# Probability that the equation so formed will have real roots

Three dice named A,B,C are thrown and the numbers shown on them are put for $a,b,c$ respectively in the quadratic equation $ax^2+bx+c=0$.What is the probability that the equation so formed will have real roots?

Since the roots are real.Therefore,$b^2\geq 4ac$

When $b=2$,then $a=1,c=1$;When $b=3$,then $a=2,c=1$;When $b=3$,then $a=1,c=1$
When $b=3$,then $a=1,c=2$;When $b=4$,then $a=2,c=2$;When $b=4$,then $a=1,c=4$
When $b=4$,then $a=4,c=1$;When $b=4$,then $a=1,c=3$;When $b=4$,then $a=3,c=1$
When $b=4$,then $a=1,c=2$;When $b=4$,then $a=2,c=1$;When $b=4$,then $a=1,c=1$
When $b=5$,then $a=2,c=3$;When $b=5$,then $a=3,c=2$;When $b=5$,then $a=5,c=1$
When $b=5$,then $a=1,c=5$;When $b=5$,then $a=2,c=2$;When $b=5$,then $a=3,c=1$
When $b=5$,then $a=1,c=3$;When $b=5$,then $a=2,c=1$;When $b=5$,then $a=1,c=2$
When $b=5$,then $a=1,c=1$;When $b=6$,then $a=3,c=3$;When $b=6$,then $a=2,c=4$
When $b=6$,then $a=4,c=2$;When $b=6$,then $a=2,c=3$;When $b=6$,then $a=3,c=2$
When $b=6$,then $a=5,c=1$;When $b=6$,then $a=1,c=5$;When $b=6$,then $a=2,c=2$
When $b=6$,then $a=3,c=1$;When $b=6$,then $a=1,c=3$;When $b=6$,then $a=2,c=1$
When $b=6$,then $a=1,c=2$;When $b=6$,then $a=1,c=1$

I have counted 35 cases and my probability is $\frac{35}{216}$,but in the book $\frac{43}{216}$ is the answer.

Which 8 cases i have left,i checked but could not find.Please help me.

#### Solutions Collecting From Web of "Probability that the equation so formed will have real roots"

You seem to be missing the cases when $b= 5, 6$ and $a, c = 1$ and $c, a = 4, 6$.

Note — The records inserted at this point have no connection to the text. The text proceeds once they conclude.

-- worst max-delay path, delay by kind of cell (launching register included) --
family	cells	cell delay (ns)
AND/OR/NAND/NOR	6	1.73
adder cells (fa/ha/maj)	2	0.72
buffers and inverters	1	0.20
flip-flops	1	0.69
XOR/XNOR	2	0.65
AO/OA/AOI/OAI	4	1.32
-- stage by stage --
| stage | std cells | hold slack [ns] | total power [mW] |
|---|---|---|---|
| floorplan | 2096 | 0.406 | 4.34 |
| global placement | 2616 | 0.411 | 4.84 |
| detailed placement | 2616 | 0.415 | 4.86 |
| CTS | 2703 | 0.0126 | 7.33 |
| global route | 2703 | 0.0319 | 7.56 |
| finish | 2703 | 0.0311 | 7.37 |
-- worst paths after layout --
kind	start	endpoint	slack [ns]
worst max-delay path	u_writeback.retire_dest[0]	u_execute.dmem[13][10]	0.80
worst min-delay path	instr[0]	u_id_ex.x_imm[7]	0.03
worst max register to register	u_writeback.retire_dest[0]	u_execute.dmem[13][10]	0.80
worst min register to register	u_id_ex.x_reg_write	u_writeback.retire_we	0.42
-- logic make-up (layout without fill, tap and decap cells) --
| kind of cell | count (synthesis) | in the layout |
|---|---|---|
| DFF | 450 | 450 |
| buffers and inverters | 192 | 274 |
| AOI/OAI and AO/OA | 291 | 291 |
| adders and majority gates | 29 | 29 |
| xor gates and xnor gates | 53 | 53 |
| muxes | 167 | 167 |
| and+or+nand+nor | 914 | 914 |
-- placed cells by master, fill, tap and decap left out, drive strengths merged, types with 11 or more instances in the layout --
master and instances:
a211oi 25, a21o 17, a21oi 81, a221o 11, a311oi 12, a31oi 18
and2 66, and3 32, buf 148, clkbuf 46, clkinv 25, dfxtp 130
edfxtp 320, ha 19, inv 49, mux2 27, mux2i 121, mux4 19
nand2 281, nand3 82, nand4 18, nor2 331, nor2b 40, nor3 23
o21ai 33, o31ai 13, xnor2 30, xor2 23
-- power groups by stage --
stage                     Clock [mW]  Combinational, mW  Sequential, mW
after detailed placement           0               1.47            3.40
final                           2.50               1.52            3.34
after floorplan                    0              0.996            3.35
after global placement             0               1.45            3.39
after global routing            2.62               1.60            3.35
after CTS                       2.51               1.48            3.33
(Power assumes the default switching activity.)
$ cat config.mk
export PLATFORM = sky130hd
export DESIGN_NAME = lua_exec
export DESIGN_NICKNAME = d
export VERILOG_FILES = /design/src/lua_pkg.sv /design/src/lua_exec.sv
export SDC_FILE = /design/constraint.sdc
export NUM_CORES = 1
export LEC_CHECK = 0
export ABC_AREA = 0
export BUFFER_PORTS_ARGS = -buffer_cell sky130_fd_sc_hd__buf_2
export CAP_MARGIN = 20
export CORE_MARGIN = 2
export CORE_UTILIZATION = 60
export DETAILED_ROUTE_END_ITERATION = 10
export PLACE_DENSITY = 0.78
export RECOVER_POWER = 50
export SYNTH_ARGS = -nofsm -noshare
export SYNTH_HDL_FRONTEND = slang
export SYNTH_SLANG_ARGS = --single-unit
$ cat constraint.sdc
create_clock -name clk -period 8.7 [get_ports clk]
set_input_delay 0.435 -clock clk [delete_from_list [all_inputs] [get_ports clk]]
set_output_delay 0.435 -clock clk [all_outputs]
set_load 0.05 [all_outputs]
<file path="config.mk">
export PLATFORM = sky130hd
export DESIGN_NAME = lua_reg_dump
export DESIGN_NICKNAME = d
export VERILOG_FILES = /design/src/lua_pkg.sv /design/src/lua_reg_dump.sv
export SDC_FILE = /design/constraint.sdc
export NUM_CORES = 1
export LEC_CHECK = 0
export ABC_AREA = 1
export ABC_CLOCK_PERIOD_IN_PS = 6050
export BUFFER_PORTS_ARGS = -buffer_cell sky130_fd_sc_hd__buf_2
export CORE_MARGIN = 2
export CORE_UTILIZATION = 30
export CTS_CLUSTER_DIAMETER = 150
export DETAILED_ROUTE_END_ITERATION = 12
export GPL_ROUTABILITY_DRIVEN = 0
export GPL_TIMING_DRIVEN = 0
export PLACE_DENSITY_LB_ADDON = 0.05
export SETUP_SLACK_MARGIN = 0.15
export SLEW_MARGIN = 10
export SYNTH_ARGS = -nofsm -noshare
export SYNTH_HDL_FRONTEND = slang
export SYNTH_SLANG_ARGS = --single-unit
export TNS_END_PERCENT = 30
</file>
<file path="constraint.sdc">
create_clock -name clk -period 6.05 [get_ports clk]
set_input_delay 0.9075 -clock clk [delete_from_list [all_inputs] [get_ports clk]]
set_output_delay 0.9075 -clock clk [all_outputs]
set_load 0.01 [all_outputs]
</file>
<file path="src/lua_pkg.sv">
`default_nettype none

package lua_pkg;

	typedef logic [31:0] word_t;
	typedef logic [6:0] ttag_t;

	localparam ttag_t TT_INT = 7'd19; // compared on low five bits
	localparam int TVALUE_SHIFT = 3; // 8-byte stack slot
	localparam word_t SAVEDPC_OFS = 32'd20;

	typedef enum logic [1:0] {
		CMD_RUN = 2'd0,
		CMD_LOAD_REG = 2'd1,
		CMD_LOAD_TT = 2'd2,
		CMD_LOAD_BASE = 2'd3
	} cmd_e;

	typedef enum logic [5:0] {
		OP_MOVE = 6'd0,
		OP_ADD = 6'd13,
		OP_SUB = 6'd14,
		OP_MUL = 6'd15
	} opcode_e;

	typedef enum logic [1:0] {
		INSTR_IN_PROGRESS = 2'd0,
		INSTR_DONE = 2'd1,
		INSTR_IDLE = 2'd2,
		INSTR_NOT_IMPL = 2'd3
	} instr_status_e;

	typedef enum logic [1:0] {
		A_SRC_INSTR = 2'd0,
		A_SRC_DUMP = 2'd1,
		A_SRC_HOST = 2'd3
	} a_src_e;

	typedef enum logic [3:0] {
		ST_IDLE = 4'd0,
		ST_FETCH_PC = 4'd1,
		ST_FETCH_INSTR = 4'd2,
		ST_STORE_PC = 4'd3,
		ST_EXEC = 4'd4,
		ST_LOAD_REG = 4'd5,
		ST_LOAD_TT = 4'd6,
		ST_LOAD_BASE = 4'd7,
		ST_STORE_REGS = 4'd8,
		ST_FINISH = 4'd15
	} cmd_state_e;

	typedef enum logic [1:0] {
		PH_START = 2'd0,
		PH_DATA = 2'd1,
		PH_TYPE = 2'd2,
		PH_DONE = 2'd3
	} dump_phase_e;

endpackage

`default_nettype wire

</file>
<file path="src/lua_reg_dump.sv">
`timescale 1ns/1ps
`default_nettype none

module lua_reg_dump #(
	parameter int REG_ADDR_BITS = 6
) (
	input wire clk,
	input wire rst,
	input wire store_regs,
	input wire lua_pkg::word_t base,
	input wire lua_pkg::word_t data_a,
	input wire lua_pkg::ttag_t type_a,
	input wire dirty_a,
	input wire valid_a,
	input wire mem_waitrequest,
	output logic [REG_ADDR_BITS-1:0] idx_a_dump,
	output logic dump_done,
	output lua_pkg::word_t mem_address,
	output lua_pkg::word_t mem_writedata,
	output logic mem_write
);
	import lua_pkg::*;

	dump_phase_e phase;
	logic [REG_ADDR_BITS-1:0] cur_reg;
	logic should_write;
	logic last_reg;
	word_t slot_addr;

	assign should_write = dirty_a && valid_a;
	assign last_reg = &cur_reg;
	assign slot_addr = base + (word_t'(cur_reg) << TVALUE_SHIFT);
	assign idx_a_dump = cur_reg;
	assign dump_done = (phase == PH_DONE);

	always_ff @(posedge clk or posedge rst) begin
		if (rst) begin
			phase <= PH_START;
			cur_reg <= '0;
		end else begin
			case (phase)
				PH_START: begin
					if (store_regs) begin
						cur_reg <= '0;
						phase <= PH_DATA;
					end
				end
				PH_DATA: begin
					if (!should_write) begin // clean, one cycle
						if (last_reg)
							phase <= PH_DONE;
						else
							cur_reg <= cur_reg + 1'b1;
					end else if (!mem_waitrequest) begin
						phase <= PH_TYPE;
					end
				end
				PH_TYPE: begin
					if (!mem_waitrequest) begin
						phase <= last_reg ? PH_DONE : PH_DATA;
						cur_reg <= cur_reg + 1'b1;
					end
				end
				default: phase <= PH_START;
			endcase
		end
	end

	always_comb begin
		mem_address = '0;
		mem_writedata = '0;
		mem_write = 1'b0;
		if (phase == PH_DATA && should_write) begin
			mem_address = slot_addr;
			mem_writedata = data_a;
			mem_write = 1'b1;
		end else if (phase == PH_TYPE) begin
			mem_address = slot_addr + 32'd4; // tag word of the slot
			mem_writedata = word_t'(type_a);
			mem_write = 1'b1;
		end
	end

endmodule

`default_nettype wire

</file>
== Word-level counts from Yosys, hierarchy flattened ==
Index checks and enable logic that the tools add are counted.
Storage, ports and cells
  register bits: 8
  bits in latches: 0
  bits in writable memories: 0
  bits in read-only memories: 0
  input port bits: 77
  output and inout bits: 72
  word-level logic and storage cells: 39
  memories: 0
Cells by class
  add/sub/neg operators: 3
  $mul: 0
  div/mod/pow operators: 0
  magnitude comparators: 0
  eq/ne operators: 9
  shift operators: 0
  muxes and demuxes: 18
  bitwise logic cells: 0
  reduce and logical (&&, ||, !) cells: 7
Operators with widths (number)
  32-bit 2-to-1 mux: 3
  32-bit by 3-bit adder with 32-bit output (second input constant): 1
  32-bit by 9-bit adder with 32-bit output: 1
  6-bit 2-to-1 mux: 4
  6-bit one-hot mux with 3 select lines: 1
  2-bit 2-to-1 mux: 6
  2-bit != test (second input constant): 4
  7-bit 2-to-1 mux: 1
  6-bit by 1-bit adder with 6-bit output (second input constant): 1
  3-bit != test (second input constant): 2
  2-bit one-hot mux with 3 select lines: 1
  6-bit AND reduction: 1
  5-bit AND reduction: 1
  2-bit == test (second input constant): 2
  4-bit AND reduction: 1
  3-bit nonzero test: 1
  2-bit by 1-bit == test with 1-bit output (second input constant): 1
  1-bit logical AND: 2
  2-bit logical NOT: 1
  1-bit 2-to-1 mux: 2

== Depth between registers and ports, before layout ==
  word-level depth: 4
  mapped depth: 19

== Least setup slack after synthesis ==
No wires, ideal clock.
  path type: input port to output port
  start: input port base[3]
  end: output port mem_address[15]
  arrival: 2.922 ns
  required time: 5.142 ns
  slack: 2.220 ns
  cell stages on the path: 13
  buffers on the path: 0
  cell sequence: ha_1 fa_1 nand3_1 nor3_2 nand2_1 nor2_1 nand2_1 nor3b_2 nand2_1 o21ai_1 o21ai_0 nand2_1 inv_1
On the way
  word-level cells in the longest chain between the ends: 4
RTL lines
  start, declared: RTL line lua_reg_dump.sv:10  | input wire lua_pkg::word_t base,
  32-bit by 9-bit adder with 32-bit output *: RTL line lua_reg_dump.sv:32  | assign slot_addr = base + (word_t'(cur_reg) << TVALUE_SHIFT);
  32-bit by 3-bit adder with 32-bit output: RTL line lua_reg_dump.sv:78  | mem_address = slot_addr + 32'd4;
  32-bit 2-to-1 mux: RTL line lua_reg_dump.sv:77  | end else if (phase == PH_TYPE) begin
  32-bit 2-to-1 mux *: RTL line lua_reg_dump.sv:73  | if (phase == PH_DATA && should_write) begin
  end, declared: RTL line lua_reg_dump.sv:18  | output lua_pkg::word_t mem_address,
Every way passes the cells marked *; elsewhere a longest branch is shown, timed or not.

== Worst setup path in the final report ==
  start: input port base[3]
  end: output port mem_address[25]
The elaborated chain is that of the path after synthesis.

==> flow_metrics.tcl <==
set metrics [dict create \
    ys_types 39 \
    cts_max_path_buffers 2 \
    grt_max_degree 11 \
    cts_sinks 8 \
    grt_pass1_vias 3852 \
    path_max_fanout 8 \
    ant_nets 0 \
    combPwrFrac_pct 80.9 \
    diodes 0 \
    drc_errors 0 \
    swShare_pct 56.6 \
    p_int_uw 337 \
    postLayoutCoreUtil_pct 40.6 \
    rsz0062_at_grt "false" \
    post-dp-hpwl_mm 9.46 \
    overflow 0 \
    yosys_warnings 0 \
    p_leak_nw 2.35 \
    path_clk_slew_ns 0.04 \
    grt_pass1_wl_mm 17.6 \
    synth_edf_count 0 \
    start_util_pct 30.9 \
    syn-instance-count 614 \
    slew_viol_final 0 \
    core_area_um2 9730 \
    cts_made_buffers 3 \
    first_pass_iters 4 \
    wl_mm 10.8 \
    critPathArrivalTime_ns 3.49 \
    ys_ff_latch 8 \
    maxCapViolCount 0 \
    yosys.area.top_type "nand2_1" \
    antenna_found_initial 0 \
    clkPwrFrac_pct 8.1 \
    dr_total_vias 4177 \
    synth.area.top_cells "nand2_1 (24%), nor2_1 (14%), inv_1 (13%)" \
    avgSynthCellArea_um2 4.89 \
    drive_above_1_share_pct 25.1 \
    yosysTopAreaCellShare_pct 24.1 \
    port_buffers 148 \
    p_per_area_nw_per_um2 197 \
    setup_viol 0 \
    max-vdd-ir-drop_mv 0.187 \
    cts_root_buffer "clkbuf_8" \
    period_share_pct 72.6 \
    multi_input_area_um2 2370 \
    switchingPower_uw 440 \
    hold_class "flip-flop to flip-flop" \
    clock_latency_ns 0.22 \
    die_w_um 104 \
    fp.dieArea_um2 10800 \
    synthArstFlopShare_pct 100 \
    status "completed" \
    timing.fmax_mhz 228 \
    final.setup.tns_ns 0 \
    rows 36 \
    layout_commonest_cell "nand2_1" \
    tightest_slew_ns 0.565 \
    routedWlPerCell_um 12.0 \
    worst_setup_path_end_kind "primary output" \
    cts_hold_buffers 0 \
    cts_tree "done" \
    pwr-share-seq_pct 11.1 \
    synthFlopType "dfrtp_1" \
    cts_resized 0 \
    crit_path_start_kind "primary input" \
    crit_type "primary input to primary output" \
    dr.first_iter.drc_count 143 \
    syn_to_final_growth_pct 31.6 \
    via_per_inst 4.65 \
    fillers 1178 \
    finalClockSkew_ns 0.00417 \
    final_cell_mix "nand2_1 (193), buf_2 (150), nor2_1 (113)" \
    cts_max_level 1 \
    die_height_um 104 \
    ff_latch_area_um2 200 \
    period_needed_ns 4.39 \
    grt_usage_pct 19.0 \
    final_hold_viol_count 0 \
    syn-num-nets 704 \
    cts_setup_buffers 0 \
    nets 857 \
    crit_required_ns 5.14 \
    yosysSeqAreaShare_pct 6.67 \
    slew_headroom_pct 62.4 \
    ios 149 \
    synthesis.area_um2 3000 \
]
[sequential cells by signal, summed over array words and instances (netlist names)]
register and count:
idx_a_dump 6, phase 2
[power groups by stage]
stage / Combinational [mW] / Clock, mW / Sequential [mW]
2_1_floorplan: 0.391 / 0 / 0.0849
3_3_place_gp: 0.630 / 0 / 0.0864
3_5_place_dp: 0.632 / 0 / 0.0871
4_1_cts: 0.636 / 0.0642 / 0.0864
5_1_grt: 0.707 / 0.0669 / 0.0879
6_report: 0.628 / 0.0626 / 0.0859
[cells in the mapped netlist (3+ instances only)]
cell and number:
nand3_2 5, nand2_2 7, nor2_1 113, ha_1 12, clkbuf_1 7, o21ai_0 20, nor3_1 15, inv_1 100
xor2_1 3, xnor2_1 3, a211oi_1 3, inv_2 4, nand2_1 193, nand4_1 11, dfrtp_1 8, nand3b_1 5
nand3_1 52, nor2_2 12, a21oi_1 16
[final timing paths]
kind / startpoint / endpoint / slack, ns / depth (start not counted)
setup reg to reg: phase[1] / idx_a_dump[3] / 3.59 / 11
hold / removal: phase[0] / phase[0] / 0.60 / 2
setup / recovery: base[3] / mem_address[25] / 1.66 / 21
max in group asynchronous: rst / phase[1] / 5.19 / 2
hold reg to reg: phase[0] / phase[0] / 0.60 / 2
min in group asynchronous: rst / idx_a_dump[2] / 0.62 / 2
[per-layer routing]
metal	up-vias	routed length (µm)	track usage, %
li1	2214	-	-
met1	1865	4750	22.7
met2	92	5530	38.1
met3	6	423	1.63
met4	0	59	1.35
met5	-	0	0
[cell type report]
| type | instances | share of cell area (%) |
|---|---|---|
| buffer | 9 | 0.919 |
| clock buffer | 3 | 1.05 |
| inverter | 104 | 9.88 |
| multi-input combinational | 493 | 60.1 |
| sequential | 8 | 5.07 |
| tap | 133 | 4.21 |
| timing repair buffer | 148 | 18.8 |
[cell families after synthesis]
kind of cell	Yosys count	synth area share [%]
flip-flops	8	6.67
AO/OA/AOI/OAI	49	9.38
adder cells (fa/ha/maj)	13	5.67
buffers and inverters	113	14.2
XOR/XNOR	6	1.75
AND/OR/NAND/NOR	425	62.3
[worst max-delay path: stages]
cell     delay [ns]
buf_2          0.11
ha_1           0.26
fa_1           0.42
nand2_1        0.11
nand2_1        0.10
nand3_2        0.11
nand2_4        0.09
nand2_1        0.09
inv_1          0.08
nand2_1        0.07
nand2_2        0.09
inv_2          0.09
nand2_2        0.07
nor2_1         0.12
nand2_1        0.11
nor2_2         0.16
nand3_1        0.13
nand2_1        0.08
nand2_1        0.05
nor2_1         0.08
buf_2          0.14
[metrics by stage]
| stage | cell area, µm² | std cells | hold slack, ns | power (mW) | setup WS, ns |
|---|---|---|---|---|---|
| 2_1_floorplan | 3000 | 614 | 0.545 | 0.476 | 2.22 |
| 3_3_place_gp | 3910 | 895 | 0.598 | 0.716 | 1.67 |
| 3_5_place_dp | 3910 | 895 | 0.605 | 0.719 | 1.67 |
| 4_1_cts | 3950 | 898 | 0.615 | 0.787 | 1.64 |
| 5_1_grt | 3950 | 898 | 0.642 | 0.862 | 1.38 |
| 6_report | 3950 | 898 | 0.604 | 0.776 | 1.66 |
(Power assumes the default switching activity.)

It helps to have a partially-filled in multiplication table handy:

\begin{array}{c|cccccc}
& 1 & 2 & 3 & 4 & 5 & 6 \\ \hline
1 & 1 & 2 & 3 & 4 & 5 & 6 \\
2 & 2 & 4 & 6 & 8 & & \\
3 & 3 & 6 & 9 & & & \\
4 & 4 & 8 & & & & \\
5 & 5 & & & & & \\
6 & 6 & & & & & \\
\end{array}

Then we can simply read off the pairs of numbers $(a,c)$ that satisfy
$ac \leq \frac14 b^2$ for each value of $b$:

\begin{align}
ac \leq \left\lfloor\tfrac14(2^2)\right\rfloor = 1:\qquad & (1,1) \\
ac \leq \left\lfloor\tfrac14(3^2)\right\rfloor = 2:\qquad & (1,1),(1,2),(2,1) \\
ac \leq \left\lfloor\tfrac14(4^2)\right\rfloor = 4:\qquad &
(1,1),(1,2),(1,3),(1,4),(2,1),(2,2),(3,1),(4,1) \\
ac \leq \left\lfloor\tfrac14(5^2)\right\rfloor = 6:\qquad &
(1,1),(1,2),(1,3),(1,4),(1,5),(1,6),
(2,1),(2,2),(2,3), \\
& (3,1),(3,2), (4,1),(5,1),(6,1) \\
ac \leq \left\lfloor\tfrac14(6^2)\right\rfloor = 9:\qquad &
(1,1),(1,2),(1,3),(1,4),(1,5),(1,6),
(2,1),(2,2),(2,3),(2,4) \\
& (3,1),(3,2),(3,3), (4,1),(4,2), (5,1),(6,1) \\
\end{align}

As you can see, there are $14$ pairs for $b=5$ and $17$ pairs for $b=6$,
but you have listed only $10$ rolls with $b=5$ and only $13$ with $b=6$.
That accounts for your eight missing rolls.
If you compare the lists you can discover which rolls you missed.

In the following $5$ cases equality holds:

$$\begin{matrix} A B C\\ 1 2 1\\ 1 4 4\\ 2 4 2\\ 3 6 3\\ 4 4 1\\ \end{matrix}$$

In $43$ cases the inequality holds. $43-5=38$, so you missed $3$ cases.

Ooops: I can see that Paul Sinclair has found the missing cases.